Maddox devait gagner la confiance des commandants des opérations spéciales en avançant les preuves que ses organigrammes reflétaient des réalités sur le champ de bataille. Maddox commit sa part d'erreurs — en préconisant des raids qui ne donnèrent rien du tout, et en s'opposant à d'autres qui s'avèreraient fructueux. Mais à mesure que les interrogatoires continuaient de confirmer ce que le réseau avait laissé entendre - qui était important, et qui ne l'était pas - le commandant et l'analyste de l'équipe acceptèrent de prendre le risque de se fier davantage au réseau. Maddox finit par faire partie de l'équipe qui organisait et exécutait les raids, rôle inhabituel pour un interrogateur.

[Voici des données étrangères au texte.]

$ cat src/rtl/result_presenter.sv
// result_presenter: registered LED / 7-segment presentation FSM for training progress and O/X classification results.
module result_presenter #(
  parameter int N_LED   = 8,
  parameter int CLK_HZ  = 50_000_000,
  parameter int DONE_MS = 3000,
  parameter int HOLD_MS = 2000,
  parameter int ANIM_MS = 10
) (
  input  logic             clk,
  input  logic             rst,
  input  logic             training_active,
  input  logic             training_done,
  input  logic [7:0]       current_epoch,
  input  logic             btn_submit,
  input  logic             nn_y,
  input  logic [6:0]       nn_o_prob_pct,
  input  logic [15:0]      input_display,
  input  logic             input_valid,
  output logic [N_LED-1:0] led,
  output logic [15:0]      seg_data,
  output logic             seg_valid,
  output logic             seg_number_mode,
  output logic [1:0]       state
);
  typedef enum logic [1:0] {IDLE, TRAIN, DONE, RESULT} st_t;
  localparam longint T_DONE = longint'(DONE_MS) * CLK_HZ / 1000;
  localparam longint T_HOLD = longint'(HOLD_MS) * CLK_HZ / 1000;
  localparam longint T_ANIM = longint'(ANIM_MS) * CLK_HZ / 1000;
  localparam int DW = $clog2(T_DONE + 1);
  localparam int HW = $clog2(T_HOLD + 1);
  localparam int AW = $clog2(T_ANIM + 1);
  localparam logic [DW-1:0] D_LAST = DW'(T_DONE - 1);
  localparam logic [HW-1:0] H_LAST = HW'(T_HOLD - 1);
  localparam logic [AW-1:0] A_LAST = AW'(T_ANIM - 1);

  st_t st, st_n;
  logic ta_s, done_s, done_p, sub_s, sub_p, done_rise, sub_rise;
  logic [DW-1:0] dcnt, dcnt_n;
  logic [HW-1:0] hcnt, hcnt_n;
  logic [AW-1:0] acnt, acnt_n;
  logic [N_LED-1:0] anim, anim_n, led_n;
  logic y_l, y_n, sv_n, nm_n;
  logic [6:0] p_l, p_n, p_in;
  logic [15:0] seg_n;

  function automatic logic [15:0] bcd(input logic [7:0] v);
    return {4'd0, 4'(v / 8'd100), 4'((v / 8'd10) % 8'd10), 4'(v % 8'd10)};
  endfunction

  function automatic logic [N_LED-2:0] bar(input logic [6:0] p);
    int k;
    k = int'(p) * (N_LED - 1) / 100;
    k = (k < 1) ? 1 : k;
    bar = '0;
    for (int i = 0; i < N_LED - 1; i++) bar[i] = (i < k);
  endfunction

  assign done_rise = done_s & ~done_p;
  assign sub_rise  = sub_s & ~sub_p;
  assign p_in      = (nn_o_prob_pct > 7'd100) ? 7'd100 : nn_o_prob_pct;
  assign state     = st;

  always_comb begin
    st_n   = st;
    dcnt_n = dcnt;
    hcnt_n = hcnt;
    acnt_n = acnt;
    anim_n = anim;
    y_n    = y_l;
    p_n    = p_l;
    if (done_rise) begin
      st_n   = DONE;
      dcnt_n = '0;
    end else if (ta_s && st != DONE) begin
      st_n = TRAIN;
      if (st != TRAIN) begin
        anim_n = N_LED'(1);
        acnt_n = '0;
      end else if (acnt == A_LAST) begin
        acnt_n = '0;
        anim_n = {anim[N_LED-2:0], anim[N_LED-1]};
      end else acnt_n = acnt + 1'b1;
    end else if (sub_rise && (st == IDLE || st == RESULT)) begin
      st_n   = RESULT;
      y_n    = nn_y;
      p_n    = p_in;
      hcnt_n = '0;
    end else if (st == DONE) begin
      if (dcnt == D_LAST) begin
        st_n   = ta_s ? TRAIN : IDLE;
        anim_n = N_LED'(1);
        acnt_n = '0;
      end else dcnt_n = dcnt + 1'b1;
    end else if (st == TRAIN) st_n = IDLE;
    else if (st == RESULT) begin
      if (sub_s) hcnt_n = '0;
      else if (hcnt == H_LAST) st_n = IDLE;
      else hcnt_n = hcnt + 1'b1;
    end
    led_n = (st_n == TRAIN)  ? anim_n :
            (st_n == DONE)   ? '1 :
            (st_n == RESULT) ? {y_n, bar(p_n)} : '0;
    seg_n = (st_n == TRAIN)  ? bcd(current_epoch) :
            (st_n == DONE)   ? 16'h0099 :
            (st_n == RESULT) ? bcd({1'b0, p_n}) : input_display;
    sv_n  = (st_n == IDLE) ? input_valid : 1'b1;
    nm_n  = (st_n != IDLE);
  end

  always_ff @(posedge clk or negedge rst) begin
    if (!rst) begin
      st              <= IDLE;
      {ta_s, done_s, done_p, sub_s, sub_p} <= '0;
      dcnt            <= '0;
      hcnt            <= '0;
      acnt            <= '0;
      anim            <= '0;
      y_l             <= 1'b0;
      p_l             <= '0;
      led             <= '0;
      seg_data        <= '0;
      seg_valid       <= 1'b0;
      seg_number_mode <= 1'b0;
    end else begin
      st              <= st_n;
      ta_s            <= training_active;
      done_s          <= training_done;
      done_p          <= done_s;
      sub_s           <= btn_submit;
      sub_p           <= sub_s;
      dcnt            <= dcnt_n;
      hcnt            <= hcnt_n;
      acnt            <= acnt_n;
      anim            <= anim_n;
      y_l             <= y_n;
      p_l             <= p_n;
      led             <= led_n;
      seg_data        <= seg_n;
      seg_valid       <= sv_n;
      seg_number_mode <= nm_n;
    end
  end
endmodule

A Tikrit, Maddox passait un temps fou à faire le tri dans des dizaines de Musslit pour tenter de se frayer un chemin jusqu'à Rudman et Mohammad. Les Musslit n'étaient pas seulement des fidèles de Saddam. Si les hommes de Tikrit s'appelaient mutuellement Ibn 'Amm ou 'Amm - cousin ou oncle, selon la différence d'âge - la famille Musslit était réellement liée à Saddam du côté maternel. Selon un arbre généalogique élaboré à la main par l'expert de l'Irak Amatzia Baram, le clan Musslit partageait avec Saddam un arrière-grand-père - le Musslit originel. Parmi les enfants de cet ancêtre commun figuraient le grand-père maternel de Saddam, Talfah, et un homme appelé Omar, grand-père des Musslit qui organisaient l'insurrection.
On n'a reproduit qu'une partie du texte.